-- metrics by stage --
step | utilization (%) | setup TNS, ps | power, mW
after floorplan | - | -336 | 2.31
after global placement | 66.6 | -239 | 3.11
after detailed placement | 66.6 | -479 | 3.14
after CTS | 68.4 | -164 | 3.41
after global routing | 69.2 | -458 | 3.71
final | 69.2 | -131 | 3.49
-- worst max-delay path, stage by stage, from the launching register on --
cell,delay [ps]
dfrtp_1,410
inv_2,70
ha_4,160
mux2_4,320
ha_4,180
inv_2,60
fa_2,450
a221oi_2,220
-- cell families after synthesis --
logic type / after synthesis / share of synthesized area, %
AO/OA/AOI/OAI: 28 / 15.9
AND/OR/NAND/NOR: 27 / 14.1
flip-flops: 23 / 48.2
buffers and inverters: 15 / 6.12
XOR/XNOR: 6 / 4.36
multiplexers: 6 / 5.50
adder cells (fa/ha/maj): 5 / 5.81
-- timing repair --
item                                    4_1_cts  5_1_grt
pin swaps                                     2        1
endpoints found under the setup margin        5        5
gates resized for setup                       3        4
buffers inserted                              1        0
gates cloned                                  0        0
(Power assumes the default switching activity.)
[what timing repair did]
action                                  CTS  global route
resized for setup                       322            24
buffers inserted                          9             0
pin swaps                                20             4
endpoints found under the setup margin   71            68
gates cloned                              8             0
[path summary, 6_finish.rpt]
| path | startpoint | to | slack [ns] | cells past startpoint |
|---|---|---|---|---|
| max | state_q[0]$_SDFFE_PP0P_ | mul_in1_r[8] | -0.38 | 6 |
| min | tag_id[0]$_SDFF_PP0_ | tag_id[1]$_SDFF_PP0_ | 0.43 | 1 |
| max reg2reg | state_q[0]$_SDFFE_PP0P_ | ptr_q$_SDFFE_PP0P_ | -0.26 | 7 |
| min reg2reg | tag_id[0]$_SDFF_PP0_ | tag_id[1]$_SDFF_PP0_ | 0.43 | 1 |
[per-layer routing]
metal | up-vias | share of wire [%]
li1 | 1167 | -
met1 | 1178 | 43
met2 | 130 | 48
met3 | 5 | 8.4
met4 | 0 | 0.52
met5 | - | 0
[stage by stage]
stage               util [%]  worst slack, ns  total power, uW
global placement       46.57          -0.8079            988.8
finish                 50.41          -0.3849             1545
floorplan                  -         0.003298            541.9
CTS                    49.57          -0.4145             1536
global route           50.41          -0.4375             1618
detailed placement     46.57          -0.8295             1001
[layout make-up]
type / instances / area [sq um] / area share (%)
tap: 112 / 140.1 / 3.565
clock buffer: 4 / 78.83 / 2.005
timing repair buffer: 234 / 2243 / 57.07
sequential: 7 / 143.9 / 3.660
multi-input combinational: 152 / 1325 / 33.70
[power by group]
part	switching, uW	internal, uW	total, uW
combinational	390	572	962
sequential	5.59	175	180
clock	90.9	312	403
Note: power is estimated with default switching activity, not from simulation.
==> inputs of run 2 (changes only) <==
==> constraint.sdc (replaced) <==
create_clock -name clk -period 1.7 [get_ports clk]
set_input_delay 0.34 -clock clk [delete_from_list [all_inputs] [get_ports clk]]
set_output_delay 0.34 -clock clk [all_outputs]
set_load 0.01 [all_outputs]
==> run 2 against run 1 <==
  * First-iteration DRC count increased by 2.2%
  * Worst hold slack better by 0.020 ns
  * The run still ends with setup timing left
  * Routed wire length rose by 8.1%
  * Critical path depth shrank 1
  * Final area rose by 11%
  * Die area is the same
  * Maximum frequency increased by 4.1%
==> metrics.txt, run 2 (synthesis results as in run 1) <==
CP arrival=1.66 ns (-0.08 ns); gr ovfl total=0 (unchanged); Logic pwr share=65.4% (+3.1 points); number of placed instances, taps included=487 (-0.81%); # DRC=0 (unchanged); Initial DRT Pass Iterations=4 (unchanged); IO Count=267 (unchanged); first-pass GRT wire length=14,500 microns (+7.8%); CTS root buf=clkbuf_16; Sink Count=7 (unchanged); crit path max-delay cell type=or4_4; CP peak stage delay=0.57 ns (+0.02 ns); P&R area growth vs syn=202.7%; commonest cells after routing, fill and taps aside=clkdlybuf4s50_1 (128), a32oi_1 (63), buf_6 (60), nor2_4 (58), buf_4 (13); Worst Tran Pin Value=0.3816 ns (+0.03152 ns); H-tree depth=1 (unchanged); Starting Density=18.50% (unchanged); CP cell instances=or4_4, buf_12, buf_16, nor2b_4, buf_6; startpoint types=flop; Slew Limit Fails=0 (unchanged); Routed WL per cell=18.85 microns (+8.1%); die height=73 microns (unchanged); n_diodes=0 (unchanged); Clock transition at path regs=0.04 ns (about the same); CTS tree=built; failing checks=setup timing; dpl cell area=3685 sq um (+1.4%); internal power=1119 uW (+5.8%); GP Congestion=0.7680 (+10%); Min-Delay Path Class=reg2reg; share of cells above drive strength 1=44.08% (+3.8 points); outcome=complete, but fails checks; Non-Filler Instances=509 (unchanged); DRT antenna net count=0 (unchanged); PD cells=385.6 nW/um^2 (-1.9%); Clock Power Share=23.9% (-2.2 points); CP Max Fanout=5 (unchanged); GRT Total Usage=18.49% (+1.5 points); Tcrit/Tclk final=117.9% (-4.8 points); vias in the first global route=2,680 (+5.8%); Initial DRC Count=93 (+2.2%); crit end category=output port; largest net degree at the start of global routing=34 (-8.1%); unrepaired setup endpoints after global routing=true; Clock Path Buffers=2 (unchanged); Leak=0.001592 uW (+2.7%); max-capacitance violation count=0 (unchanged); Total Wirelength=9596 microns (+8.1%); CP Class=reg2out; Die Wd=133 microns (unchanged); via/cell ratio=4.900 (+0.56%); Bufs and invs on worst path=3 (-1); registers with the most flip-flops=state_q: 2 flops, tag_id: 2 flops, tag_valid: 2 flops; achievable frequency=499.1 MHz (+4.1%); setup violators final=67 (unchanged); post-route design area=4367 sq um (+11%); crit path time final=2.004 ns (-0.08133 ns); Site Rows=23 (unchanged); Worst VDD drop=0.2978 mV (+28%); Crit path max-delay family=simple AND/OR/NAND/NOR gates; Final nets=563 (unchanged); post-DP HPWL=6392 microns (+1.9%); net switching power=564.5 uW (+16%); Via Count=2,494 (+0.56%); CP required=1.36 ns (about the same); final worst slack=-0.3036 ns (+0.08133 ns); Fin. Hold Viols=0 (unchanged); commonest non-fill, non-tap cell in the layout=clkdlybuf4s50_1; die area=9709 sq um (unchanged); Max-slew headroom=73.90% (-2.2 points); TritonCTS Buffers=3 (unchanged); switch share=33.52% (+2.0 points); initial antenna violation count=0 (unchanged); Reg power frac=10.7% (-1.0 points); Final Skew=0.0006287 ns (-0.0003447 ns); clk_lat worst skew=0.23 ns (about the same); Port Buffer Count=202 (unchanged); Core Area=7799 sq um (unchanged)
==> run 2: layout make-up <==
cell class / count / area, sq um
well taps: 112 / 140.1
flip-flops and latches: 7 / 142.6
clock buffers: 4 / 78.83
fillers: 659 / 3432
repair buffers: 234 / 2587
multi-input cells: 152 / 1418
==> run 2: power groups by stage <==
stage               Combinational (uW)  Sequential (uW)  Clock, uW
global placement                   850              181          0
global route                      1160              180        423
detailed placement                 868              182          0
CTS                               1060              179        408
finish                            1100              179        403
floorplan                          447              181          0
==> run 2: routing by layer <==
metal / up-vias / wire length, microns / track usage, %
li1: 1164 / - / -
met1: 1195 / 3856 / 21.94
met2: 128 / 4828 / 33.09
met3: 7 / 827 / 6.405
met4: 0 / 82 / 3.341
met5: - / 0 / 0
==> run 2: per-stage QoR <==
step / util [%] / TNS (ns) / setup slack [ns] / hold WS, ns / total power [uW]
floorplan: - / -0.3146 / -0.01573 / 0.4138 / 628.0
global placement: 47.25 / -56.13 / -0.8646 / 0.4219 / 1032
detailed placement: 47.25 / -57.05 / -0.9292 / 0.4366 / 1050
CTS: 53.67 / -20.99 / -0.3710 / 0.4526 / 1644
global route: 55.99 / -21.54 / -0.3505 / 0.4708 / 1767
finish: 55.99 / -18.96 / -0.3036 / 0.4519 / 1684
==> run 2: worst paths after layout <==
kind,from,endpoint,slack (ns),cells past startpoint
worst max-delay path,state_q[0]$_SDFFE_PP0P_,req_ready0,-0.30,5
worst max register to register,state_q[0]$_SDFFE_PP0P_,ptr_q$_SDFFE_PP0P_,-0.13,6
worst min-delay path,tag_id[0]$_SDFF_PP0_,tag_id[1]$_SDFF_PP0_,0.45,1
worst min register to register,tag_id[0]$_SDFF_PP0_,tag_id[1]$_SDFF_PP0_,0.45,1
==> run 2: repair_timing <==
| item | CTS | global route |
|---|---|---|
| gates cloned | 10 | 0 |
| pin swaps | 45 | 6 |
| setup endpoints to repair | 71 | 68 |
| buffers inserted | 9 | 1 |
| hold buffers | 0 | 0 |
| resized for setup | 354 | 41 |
File: src/rtl/eq2_compare_sequencer_if.sv
// Request/result handshake plus the slice bus to the shared external eq2 comparator.
// The master side is the requester together with the comparator.
interface eq2_compare_sequencer_if #(
    parameter int unsigned WIDTH = 8
);
    localparam int unsigned N    = WIDTH / 2;
    localparam int unsigned IDXW = (N > 1) ? $clog2(N) : 1;

    logic             in_valid;
    logic             in_ready;
    logic [WIDTH-1:0] a;
    logic [WIDTH-1:0] b;
    logic [1:0]       slice_a;
    logic [1:0]       slice_b;
    logic             slice_eq;
    logic             out_valid;
    logic             out_ready;
    logic             out_eq;
    logic [IDXW-1:0]  out_mismatch_idx;
    logic             busy;

    modport master (
        output in_valid, a, b, slice_eq, out_ready,
        input  in_ready, slice_a, slice_b, out_valid, out_eq, out_mismatch_idx, busy
    );

    modport slave (
        input  in_valid, a, b, slice_eq, out_ready,
        output in_ready, slice_a, slice_b, out_valid, out_eq, out_mismatch_idx, busy
    );
endinterface

File: src/rtl/eq2_compare_sequencer.sv
// Compares two WIDTH-bit operands one 2-bit slice per cycle (LSB first) through a
// shared external eq2 comparator, reporting overall equality and lowest mismatching slice.
module eq2_compare_sequencer #(
    parameter int unsigned WIDTH      = 8,
    parameter bit          EARLY_EXIT = 1'b1
) (
    input  logic                   clk,
    input  logic                   reset,
    eq2_compare_sequencer_if.slave bus
);
    localparam int unsigned N    = WIDTH / 2;
    localparam int unsigned IDXW = (N > 1) ? $clog2(N) : 1;
    localparam logic [IDXW-1:0] LAST_IDX = IDXW'(N - 1);

    typedef enum logic [1:0] {
        S_IDLE = 2'd0,
        S_RUN  = 2'd1,
        S_DONE = 2'd2
    } state_t;

    state_t           state_q;
    logic [WIDTH-1:0] a_q;
    logic [WIDTH-1:0] b_q;
    logic [IDXW-1:0]  idx_q;
    logic [IDXW-1:0]  mis_q;
    logic             eq_q;
    logic [1:0]       slice_a_c;
    logic [1:0]       slice_b_c;

    // Slice mux towards the comparator; parked at zero outside RUN.
    always_comb begin
        slice_a_c = 2'b00;
        slice_b_c = 2'b00;
        if (state_q == S_RUN) begin
            slice_a_c = 2'(a_q >> {idx_q, 1'b0});
            slice_b_c = 2'(b_q >> {idx_q, 1'b0});
        end
    end

    always_ff @(posedge clk) begin
        if (reset) begin
            state_q <= S_IDLE;
            a_q     <= '0;
            b_q     <= '0;
            idx_q   <= '0;
            mis_q   <= '0;
            eq_q    <= 1'b0;
        end else begin
            case (state_q)
                S_IDLE: begin
                    if (bus.in_valid) begin
                        a_q     <= bus.a;
                        b_q     <= bus.b;
                        idx_q   <= '0;
                        eq_q    <= 1'b1;
                        mis_q   <= '0;
                        state_q <= S_RUN;
                    end
                end
                S_RUN: begin
                    // Only the first (lowest) mismatching slice is recorded.
                    if (!bus.slice_eq && eq_q) begin
                        eq_q  <= 1'b0;
                        mis_q <= idx_q;
                    end
                    if ((!bus.slice_eq && EARLY_EXIT) || (idx_q == LAST_IDX)) begin
                        state_q <= S_DONE;
                    end else begin
                        idx_q <= idx_q + IDXW'(1);
                    end
                end
                S_DONE: begin
                    if (bus.out_ready) begin
                        state_q <= S_IDLE;
                    end
                end
                default: state_q <= S_IDLE;
            endcase
        end
    end

    assign bus.in_ready         = (state_q == S_IDLE);
    assign bus.busy             = (state_q != S_IDLE);
    assign bus.out_valid        = (state_q == S_DONE);
    assign bus.out_eq           = eq_q;
    assign bus.out_mismatch_idx = mis_q;
    assign bus.slice_a          = slice_a_c;
    assign bus.slice_b          = slice_b_c;
endmodule
`config.mk`:
```
export PLATFORM = sky130hd
export DESIGN_NAME = vga_fade_stage
export DESIGN_NICKNAME = d
export VERILOG_FILES = /design/src/rtl/vga_fade_stage.sv
export SDC_FILE = /design/constraint.sdc
export NUM_CORES = 1
export LEC_CHECK = 0
export ABC_AREA = 1
export BUFFER_PORTS_ARGS = -buffer_cell sky130_fd_sc_hd__buf_2
export CAP_MARGIN = 20
export CORE_MARGIN = 2
export CORE_UTILIZATION = 24
export DETAILED_ROUTE_END_ITERATION = 8
export SYNTH_ARGS = -nofsm -noshare
export SYNTH_HDL_FRONTEND = slang
export SYNTH_SLANG_ARGS = --single-unit
```
`constraint.sdc`:
```
create_clock -name clk -period 4.7 [get_ports clk]
set_input_delay 0.47 -clock clk [delete_from_list [all_inputs] [get_ports clk]]
set_output_delay 0.47 -clock clk [all_outputs]
set_load 0.03 [all_outputs]
```
`src/rtl/vga_fade_stage.sv`:
```
// Post-mux video stage: frame-synchronous fade-out / hold / fade-in on request,
// with hsync/vsync/blankN realigned to the one-clock-delayed RGB path.

module vga_fade_chan #(
  parameter int LOG2_STEPS = 3
) (
  input  logic                  clk,
  input  logic                  resetN,
  input  logic                  vis_i,
  input  logic [LOG2_STEPS:0]   lvl_i,
  input  logic [7:0]            pix_i,
  output logic [7:0]            pix_o
);
  logic [8+LOG2_STEPS:0] prod;
  logic [7:0]            pix_d, pix_q;

  // Widen both operands so the product never overflows; L<=MAX keeps the result in 8 bits.
  assign prod  = {{(LOG2_STEPS+1){1'b0}}, pix_i} * {8'd0, lvl_i};
  assign pix_d = vis_i ? 8'(prod >> LOG2_STEPS) : 8'd0;

  always_ff @(posedge clk or negedge resetN)
    if (!resetN) pix_q <= '0;
    else         pix_q <= pix_d;

  assign pix_o = pix_q;
endmodule

module vga_fade_stage #(
  parameter int LOG2_STEPS      = 3,
  parameter int FRAMES_PER_STEP = 4,
  parameter int HOLD_FRAMES     = 30,
  parameter int SYNC_DELAY      = 2
) (
  input  logic       clk,
  input  logic       resetN,
  input  logic       startOfFrame,
  input  logic       fadeTrigger,
  input  logic [7:0] redIn,
  input  logic [7:0] greenIn,
  input  logic [7:0] blueIn,
  input  logic       hsyncIn,
  input  logic       vsyncIn,
  input  logic       blankNIn,
  output logic [7:0] redOut,
  output logic [7:0] greenOut,
  output logic [7:0] blueOut,
  output logic       hsyncOut,
  output logic       vsyncOut,
  output logic       blankNOut,
  output logic       fadeBusy,
  output logic       holdActive
);
  localparam logic [LOG2_STEPS:0] LMAX = {1'b1, {LOG2_STEPS{1'b0}}};
  localparam logic [7:0] FPS_LAST  = 8'(FRAMES_PER_STEP - 1);
  localparam logic [7:0] HOLD_LAST = 8'(HOLD_FRAMES - 1);

  typedef enum logic [1:0] {IDLE, FADE_OUT, HOLD, FADE_IN} state_t;

  state_t                state_q, state_d;
  logic [LOG2_STEPS:0]   lvl_q, lvl_d;
  logic [7:0]            cnt_q, cnt_d;
  logic [7:0]            hold_q, hold_d;
  logic [SYNC_DELAY-1:0] hs_q, vs_q, blk_q;

  // Sync pipelines; blank tap one stage early lines up with the mux-registered RGB.
  always_ff @(posedge clk or negedge resetN)
    if (!resetN) begin
      hs_q  <= '1;
      vs_q  <= '1;
      blk_q <= '0;
    end else begin
      hs_q  <= {hs_q[SYNC_DELAY-2:0],  hsyncIn};
      vs_q  <= {vs_q[SYNC_DELAY-2:0],  vsyncIn};
      blk_q <= {blk_q[SYNC_DELAY-2:0], blankNIn};
    end

  assign hsyncOut  = hs_q[SYNC_DELAY-1];
  assign vsyncOut  = vs_q[SYNC_DELAY-1];
  assign blankNOut = blk_q[SYNC_DELAY-1];

  logic [2:0][7:0] pix_in, pix_out;
  assign pix_in = {redIn, greenIn, blueIn};

  for (genvar i = 0; i < 3; i++) begin : g_chan
    vga_fade_chan #(.LOG2_STEPS(LOG2_STEPS)) u_chan (
      .clk   (clk),
      .resetN(resetN),
      .vis_i (blk_q[SYNC_DELAY-2]),
      .lvl_i (lvl_q),
      .pix_i (pix_in[i]),
      .pix_o (pix_out[i])
    );
  end

  assign {redOut, greenOut, blueOut} = pix_out;

  always_ff @(posedge clk or negedge resetN)
    if (!resetN) begin
      state_q <= IDLE;
      lvl_q   <= LMAX;
      cnt_q   <= '0;
      hold_q  <= '0;
    end else begin
      state_q <= state_d;
      lvl_q   <= lvl_d;
      cnt_q   <= cnt_d;
      hold_q  <= hold_d;
    end

  always_comb begin
    state_d = state_q;
    lvl_d   = lvl_q;
    cnt_d   = cnt_q;
    hold_d  = hold_q;
    unique case (state_q)
      IDLE: begin
        lvl_d = LMAX;
        if (fadeTrigger) begin
          state_d = FADE_OUT;
          cnt_d   = '0;
        end
      end
      FADE_OUT: begin
        if (startOfFrame) begin
          if (cnt_q == FPS_LAST) begin
            cnt_d = '0;
            lvl_d = (lvl_q == '0) ? '0 : lvl_q - 1'b1;
            if (lvl_q <= 1) begin
              state_d = HOLD;
              hold_d  = '0;
            end
          end else begin
            cnt_d = cnt_q + 8'd1;
          end
        end
      end
      HOLD: begin
        lvl_d = '0;
        if (startOfFrame) begin
          if (hold_q == HOLD_LAST) begin
            state_d = FADE_IN;
            cnt_d   = '0;
          end else begin
            hold_d = hold_q + 8'd1;
          end
        end
      end
      FADE_IN: begin
        // A new request reverses the fade from wherever the level is now.
        if (fadeTrigger) begin
          state_d = FADE_OUT;
          cnt_d   = '0;
        end else if (startOfFrame) begin
          if (cnt_q == FPS_LAST) begin
            cnt_d = '0;
            lvl_d = (lvl_q == LMAX) ? LMAX : lvl_q + 1'b1;
            if (lvl_q >= LMAX - 1'b1) state_d = IDLE;
          end else begin
            cnt_d = cnt_q + 8'd1;
          end
        end
      end
      default: state_d = IDLE;
    endcase
  end

  assign fadeBusy   = (state_q != IDLE);
  assign holdActive = (state_q == HOLD);
endmodule

```
# Yosys cells after proc, flatten, opt, wreduce, memory -nomap -nowiden
# Index checks and enable logic that the tools add are counted.
[classes] n_addsub=4 n_mul=3 order_cmp=2 n_eq_ne=19 mux=35 n_reduce_logical=8
[ops] op="$mux 8" n=14
[ops] op="$mul 8x4->11" n=3
[ops] op="$pmux 8 s4" n=1
[ops] op="$mux 4" n=7
[ops] op="$mux 2" n=10
[ops] op="$ne 2x2->1 const B" n=9
[ops] op="$add 8x1->8 const B" n=2
[ops] op="$pmux 4 s4" n=1
[ops] op="$pmux 8 s2" n=1
[ops] op="$ne 3x3->1 const B" n=3
[ops] op="$reduce_and 9->1" n=1
[ops] op="$eq 8x2->1 const B" n=1
[ops] op="$eq 8x5->1 const B" n=1
[ops] op="$pmux 2 s4" n=1
[ops] op="$reduce_and 6->1" n=1
[ops] op="$reduce_and 5->1" n=1
[ops] op="$add 4x1->4 const B" n=1
[ops] op="$eq 2x2->1 const B" n=2
[ops] op="$eq 4x4->1 const B" n=1
[ops] op="$ge 4x3->1 const B" n=1
[ops] op="$le 4x1->1 const B" n=1
[ops] op="$logic_not 4->1" n=1
[ops] op="$reduce_bool 2->1" n=2
[ops] op="$sub 4x1->4 const B" n=1
[ops] op="4 further kinds" n=4
[totals] reg_bits=52 in_bits=31 out_inout_bits=29 word_cells=81

# Logic depth before layout (Yosys ltp)
[logic_depth] depth_word=6 mapped_depth=17 mapped_depth_nobuf=15

# Hierarchy
# From an unflattened synthesis, not the netlist that was laid out.
[unflattened] hier_cells=760 hier_area_um2=5338.9
[modules_own_cells] module="vga_fade_chan (g_chan[1].u_chan ...)" n_inst=2 cells_per_inst=171 area_per_inst_um2=1178.6 seq_area_each_um2=200.2
[modules_own_cells] module="vga_fade_stage" n_inst=1 cells_per_inst=247 area_per_inst_um2=1800.5 seq_area_each_um2=706.9
[modules_own_cells] module="vga_fade_chan (g_chan[0].u_chan)" n_inst=1 cells_per_inst=171 area_per_inst_um2=1181.1 seq_area_each_um2=200.2

# Worst setup path before layout
# OpenSTA, ideal clock, no wires.
[synth_timing] kind="register to register" start="reg lvl_q[3]" end="reg g_chan[0].u_chan.pix_q[7]" setup_time_ns=0.117 t_arrival_ns=3.188 t_required_ns=4.583 slack_ns=1.396 stages_incl_launch_ff=17 n_path_buf=2 period_less_slack_ns=3.304 cell_sequence="dfstp_2 buf_2 buf_1 nand2_1 fa_1 inv_1 fa_1 inv_1 fa_1 inv_1 nand3_1 nand2_1 nand4_1 nand3_1 nand2_1 nand2_1 nor2_1"
[synth_between] elab_chain_cells=2
[synth_rtl] item="start: declaration" line_no="60" text="logic [LOG2_STEPS:0] lvl_q, lvl_d;"
[synth_rtl] item="start signal: assignment" line_no="105" text="lvl_q <= lvl_d;"
[synth_rtl] item="$mul 8x4->11" line_no="18" text="assign prod = {{(LOG2_STEPS+1){1'b0}}, pix_i} * {8'd0, lvl_i};"
[synth_rtl] item="$mux 8" line_no="19" text="assign pix_d = vis_i ? 8'(prod >> LOG2_STEPS) : 8'd0;"
[synth_rtl] item="via g_chan[0].u_chan.pix_d[7]" line_no="15" text="logic [7:0] pix_d, pix_q;"
[synth_rtl] item="end signal: assignment" line_no="23" text="else pix_q <= pix_d;"
[synth_rtl] item="end: declaration" line_no="15"
# The timed path passes the listed nets, and every way through them passes these cells.
# A chain may end at the register's enable or synchronous reset.

# Final worst setup path
# Same ends and word-level chain as after synthesis.

==> results by group <==
Synth
  – Sequential element share of the synthesized area: 25.16%
  – Leading area contributor after synthesis: dfrtp_1
  – Ys async rst share: 100.0%
  – EDFF count, synth: 0
  – Top-area cell type share of the netlist area: 22.63%
  – Cell variety after synth: 39
  – FF+latch count, synth: 52
  – Warnings from Yosys: 0
  – Syn nets: approximately 830
  – Ranking of synthesized cells by area: dfrtp_1 23%, fa_1 14%, nand2_1 13%
  – Avg Cell Area, Syn: 7.308 µm²
  – Synthesized area: slightly above 0.005 mm²
  – Post-synth top flop: dfrtp_1
  – Top-count cell post-synth: nand2_1
  – Cells after synthesis: 711
  – Post-synth top cells: 175 x nand2_1, 174 x inv_1, 47 x dfrtp_1, 47 x ha_1, 43 x nor2_1

Global routing
  – GRT Total Usage: around a tenth
  – Initial antenna violation count: 0
  – First-pass GRT wire length: slightly below 20000 µm
  – Largest net degree at the start of global routing: 53
  – Total gr overflow: 0
  – Vias in the first global route: 4152

CTS
  – CTS tree: done
  – CTS Buf Count: 5
  – H-tree levels: 2
  – Clock buffer depth: 2
  – Worst-path clk slew: 70 ps
  – Clock Latency Late Sink: ~300 ps
  – Post-CTS Hold Buffers: 0
  – Post-cts sizing count: 0
  – CTS root buf: clkbuf_16
  – Setup Fix Bufs, Post-CTS: 0
  – Total clock sinks: between 50 and 60

Floorplanning
  – Row count: 53
  – IO Count: 60
  – Initial core utilization: 24.56%
  – Full die area: 0.02284 mm²
  – Core Area: 0.02115 mm²
  – Die Span X: approximately 150 µm
  – Height of the die: 151.1 µm

Drt
  – DRT antenna net count: 0
  – DR iter-0 viols: between 150 and 200
  – Vias per cell: 4.113
  – Vias: 4282
  – Drt total wl: 11420 µm
  – DRT Pass-1 Iters: 4
  – WL/cell: 10.97 µm
  – Remaining DRCs: 0

STA
  – Final Hold Viols: 0
  – Setup Viol. Count Final: 0
  – Clock skew: 7.242 ps
  – Max frequency: a little under 300 MHz
  – RSZ-0062 raised after global routing: no
  – Slew @ Worst Pin: approximately 900 ps
  – Final Slew Violations: 0
  – Period utilization: 72.90%
  – Rel. slew slack: 41.74%
  – Fin crit period: 3426 ps
  – Total negative slack: 0 ps

Placed design
  – RePlAce Congestion: 0.7909
  – PortBufs: 59
  – Final HPWL DP: ~9100 µm

Cells and area
  – Area grow syn2layout: 15.34%
  – Antenna diode count: 0
  – Fin nets: around 880
  – Share of cells above drive strength 1: 12.66%

Critical path
  – Crit path kind: flip-flop to flip-flop
  – CP arrival: 3620 ps
  – Critical path capture point type: flip-flop
  – Critical Path RT: between 4000 and 5000 ps
  – Startpoint class of the critical path: flip-flop
  – Critical Path Fanout Max: 29

Pwr
  – Leak: ~3.5 nW
  – VDD IR max: 186.9 µV
  – Pwr/cell area: 533.7 mW/mm²
  – Overall power: roughly 0.0032 W

Flow run
  – # Max-Cap Violations: 0

Outcome
  – Outcome: finished clean

Hold path
  – Worst Hold Class: primary input to flip-flop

- - -

| About this exercise |
Wherever a line in the data above contains the word "swaps", copy that line.

| Task answer |
pin swaps                                     2        1
pin swaps                                20             4
| pin swaps | 45 | 6 |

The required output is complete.